## [Work to be completed]
Look for the word "otherwise" in the data below, and copy every line that holds it.

(Saved data entries)
□ □ □ □ □

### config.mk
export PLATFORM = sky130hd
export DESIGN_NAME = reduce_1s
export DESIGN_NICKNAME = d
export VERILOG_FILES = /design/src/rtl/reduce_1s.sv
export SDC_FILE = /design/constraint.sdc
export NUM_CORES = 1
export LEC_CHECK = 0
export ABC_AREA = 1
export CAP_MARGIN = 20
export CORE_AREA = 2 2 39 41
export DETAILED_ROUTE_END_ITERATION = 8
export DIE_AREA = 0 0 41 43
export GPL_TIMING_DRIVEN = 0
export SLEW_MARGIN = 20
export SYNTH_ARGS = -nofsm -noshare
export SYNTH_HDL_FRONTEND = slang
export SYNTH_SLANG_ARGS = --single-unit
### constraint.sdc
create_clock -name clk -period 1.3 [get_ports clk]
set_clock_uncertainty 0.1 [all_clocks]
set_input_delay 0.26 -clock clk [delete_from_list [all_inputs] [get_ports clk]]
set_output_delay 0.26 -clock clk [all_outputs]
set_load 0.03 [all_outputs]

□ □ □ □ □

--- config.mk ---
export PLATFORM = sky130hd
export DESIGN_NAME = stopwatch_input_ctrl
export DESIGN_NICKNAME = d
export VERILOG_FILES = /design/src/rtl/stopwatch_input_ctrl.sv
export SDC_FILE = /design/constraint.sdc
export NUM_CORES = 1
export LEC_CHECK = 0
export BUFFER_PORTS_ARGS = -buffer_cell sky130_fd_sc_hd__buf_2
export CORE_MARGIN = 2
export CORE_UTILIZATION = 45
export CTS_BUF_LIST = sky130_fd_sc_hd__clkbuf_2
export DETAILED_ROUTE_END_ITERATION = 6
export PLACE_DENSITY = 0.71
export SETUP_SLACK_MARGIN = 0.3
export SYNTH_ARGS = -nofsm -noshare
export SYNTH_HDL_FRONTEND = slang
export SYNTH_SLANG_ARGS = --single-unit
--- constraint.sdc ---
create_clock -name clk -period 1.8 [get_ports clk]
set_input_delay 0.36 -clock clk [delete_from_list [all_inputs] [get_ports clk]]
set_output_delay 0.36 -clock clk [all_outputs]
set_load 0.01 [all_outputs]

□ □ □ □ □

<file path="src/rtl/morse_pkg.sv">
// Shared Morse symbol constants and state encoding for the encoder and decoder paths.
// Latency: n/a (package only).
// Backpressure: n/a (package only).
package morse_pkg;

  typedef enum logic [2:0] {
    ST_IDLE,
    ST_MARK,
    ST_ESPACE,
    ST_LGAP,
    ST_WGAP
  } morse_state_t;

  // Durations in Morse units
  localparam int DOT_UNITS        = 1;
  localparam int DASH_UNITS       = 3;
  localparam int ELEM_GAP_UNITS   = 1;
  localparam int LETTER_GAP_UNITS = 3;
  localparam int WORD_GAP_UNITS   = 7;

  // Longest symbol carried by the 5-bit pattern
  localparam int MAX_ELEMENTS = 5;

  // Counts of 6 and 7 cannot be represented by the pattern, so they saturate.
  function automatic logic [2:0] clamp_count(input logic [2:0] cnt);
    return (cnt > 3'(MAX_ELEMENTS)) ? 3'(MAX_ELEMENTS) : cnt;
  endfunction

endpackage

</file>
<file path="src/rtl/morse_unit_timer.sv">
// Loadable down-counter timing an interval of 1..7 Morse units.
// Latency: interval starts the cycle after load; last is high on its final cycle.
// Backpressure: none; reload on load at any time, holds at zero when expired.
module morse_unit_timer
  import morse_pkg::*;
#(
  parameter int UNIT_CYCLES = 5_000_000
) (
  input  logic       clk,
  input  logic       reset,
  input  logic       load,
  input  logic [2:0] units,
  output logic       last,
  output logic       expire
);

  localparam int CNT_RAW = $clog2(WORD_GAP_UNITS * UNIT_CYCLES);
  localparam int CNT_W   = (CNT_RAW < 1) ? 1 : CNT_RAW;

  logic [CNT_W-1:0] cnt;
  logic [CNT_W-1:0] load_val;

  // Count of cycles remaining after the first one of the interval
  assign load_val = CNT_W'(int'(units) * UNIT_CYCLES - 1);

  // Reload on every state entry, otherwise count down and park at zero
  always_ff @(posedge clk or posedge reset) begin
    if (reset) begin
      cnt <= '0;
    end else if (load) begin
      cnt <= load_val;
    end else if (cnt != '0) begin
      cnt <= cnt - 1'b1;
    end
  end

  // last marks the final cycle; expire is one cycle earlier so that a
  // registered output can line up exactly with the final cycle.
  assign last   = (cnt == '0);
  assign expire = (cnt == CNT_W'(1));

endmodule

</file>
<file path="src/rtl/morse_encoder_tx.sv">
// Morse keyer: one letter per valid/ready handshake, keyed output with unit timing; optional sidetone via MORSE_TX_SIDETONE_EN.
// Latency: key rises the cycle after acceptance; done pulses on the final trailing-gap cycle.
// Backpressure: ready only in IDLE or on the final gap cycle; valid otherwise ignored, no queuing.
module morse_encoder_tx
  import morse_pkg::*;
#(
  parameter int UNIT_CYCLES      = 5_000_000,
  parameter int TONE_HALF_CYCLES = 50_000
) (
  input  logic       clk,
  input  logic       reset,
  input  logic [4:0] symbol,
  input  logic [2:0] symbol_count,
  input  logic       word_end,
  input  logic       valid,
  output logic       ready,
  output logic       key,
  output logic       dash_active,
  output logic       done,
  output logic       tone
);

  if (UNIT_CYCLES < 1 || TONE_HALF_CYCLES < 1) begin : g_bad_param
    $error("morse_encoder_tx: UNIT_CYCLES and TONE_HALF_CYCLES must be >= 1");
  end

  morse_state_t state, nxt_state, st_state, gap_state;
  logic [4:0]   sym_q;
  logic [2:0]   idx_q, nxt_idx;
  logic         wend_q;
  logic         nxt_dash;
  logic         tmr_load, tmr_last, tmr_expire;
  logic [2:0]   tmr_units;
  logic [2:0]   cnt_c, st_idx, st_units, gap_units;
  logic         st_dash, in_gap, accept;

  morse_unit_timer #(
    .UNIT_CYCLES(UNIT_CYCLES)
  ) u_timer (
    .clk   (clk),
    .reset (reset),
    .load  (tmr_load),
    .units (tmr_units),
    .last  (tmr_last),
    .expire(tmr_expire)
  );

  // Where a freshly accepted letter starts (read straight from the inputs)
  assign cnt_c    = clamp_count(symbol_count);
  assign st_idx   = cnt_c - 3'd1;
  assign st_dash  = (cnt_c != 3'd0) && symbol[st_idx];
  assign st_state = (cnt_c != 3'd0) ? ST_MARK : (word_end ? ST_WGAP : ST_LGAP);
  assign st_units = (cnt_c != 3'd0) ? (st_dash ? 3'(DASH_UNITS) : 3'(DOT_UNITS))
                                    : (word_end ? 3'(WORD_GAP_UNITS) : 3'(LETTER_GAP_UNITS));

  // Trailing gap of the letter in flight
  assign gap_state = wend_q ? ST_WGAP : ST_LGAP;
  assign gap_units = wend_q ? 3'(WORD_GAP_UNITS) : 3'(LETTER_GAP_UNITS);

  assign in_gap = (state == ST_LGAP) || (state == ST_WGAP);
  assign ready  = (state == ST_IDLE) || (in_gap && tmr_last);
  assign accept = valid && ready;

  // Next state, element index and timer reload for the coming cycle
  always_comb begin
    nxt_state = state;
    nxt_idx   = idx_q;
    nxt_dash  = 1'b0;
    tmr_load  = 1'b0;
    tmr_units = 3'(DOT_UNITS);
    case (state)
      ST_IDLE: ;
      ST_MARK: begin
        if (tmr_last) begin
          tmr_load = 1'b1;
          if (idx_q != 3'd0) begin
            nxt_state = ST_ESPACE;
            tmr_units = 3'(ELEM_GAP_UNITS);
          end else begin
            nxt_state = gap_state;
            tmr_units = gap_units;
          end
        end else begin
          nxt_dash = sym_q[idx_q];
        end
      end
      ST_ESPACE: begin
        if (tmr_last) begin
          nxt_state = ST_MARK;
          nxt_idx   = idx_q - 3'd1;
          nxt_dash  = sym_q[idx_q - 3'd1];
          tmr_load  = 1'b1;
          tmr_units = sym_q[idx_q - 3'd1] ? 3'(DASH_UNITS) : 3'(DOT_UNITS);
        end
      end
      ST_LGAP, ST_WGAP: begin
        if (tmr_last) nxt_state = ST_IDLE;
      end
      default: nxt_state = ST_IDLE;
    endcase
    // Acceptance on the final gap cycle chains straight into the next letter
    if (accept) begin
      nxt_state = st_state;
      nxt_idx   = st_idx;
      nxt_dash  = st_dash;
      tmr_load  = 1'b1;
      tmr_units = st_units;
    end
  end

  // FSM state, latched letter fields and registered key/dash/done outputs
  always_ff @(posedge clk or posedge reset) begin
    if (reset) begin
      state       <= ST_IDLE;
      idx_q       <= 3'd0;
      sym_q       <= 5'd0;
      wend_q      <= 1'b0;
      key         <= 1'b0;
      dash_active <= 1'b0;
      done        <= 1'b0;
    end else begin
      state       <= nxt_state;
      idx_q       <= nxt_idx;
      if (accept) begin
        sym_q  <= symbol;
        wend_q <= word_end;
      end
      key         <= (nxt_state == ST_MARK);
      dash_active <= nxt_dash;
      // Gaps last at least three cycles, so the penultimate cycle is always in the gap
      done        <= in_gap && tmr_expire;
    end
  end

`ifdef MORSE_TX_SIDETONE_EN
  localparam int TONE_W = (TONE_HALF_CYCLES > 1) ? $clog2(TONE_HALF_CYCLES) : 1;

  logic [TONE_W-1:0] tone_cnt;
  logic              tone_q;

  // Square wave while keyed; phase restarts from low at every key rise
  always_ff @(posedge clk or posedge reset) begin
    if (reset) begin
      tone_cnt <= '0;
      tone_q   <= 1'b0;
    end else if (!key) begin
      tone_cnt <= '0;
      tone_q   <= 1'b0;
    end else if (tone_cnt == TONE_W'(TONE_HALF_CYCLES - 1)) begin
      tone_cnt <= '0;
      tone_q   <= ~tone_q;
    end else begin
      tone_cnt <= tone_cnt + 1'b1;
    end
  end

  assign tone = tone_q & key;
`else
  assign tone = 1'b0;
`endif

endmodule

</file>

□ □ □ □ □

## [Your response]
  // Reload on every state entry, otherwise count down and park at zero
// Backpressure: ready only in IDLE or on the final gap cycle; valid otherwise ignored, no queuing.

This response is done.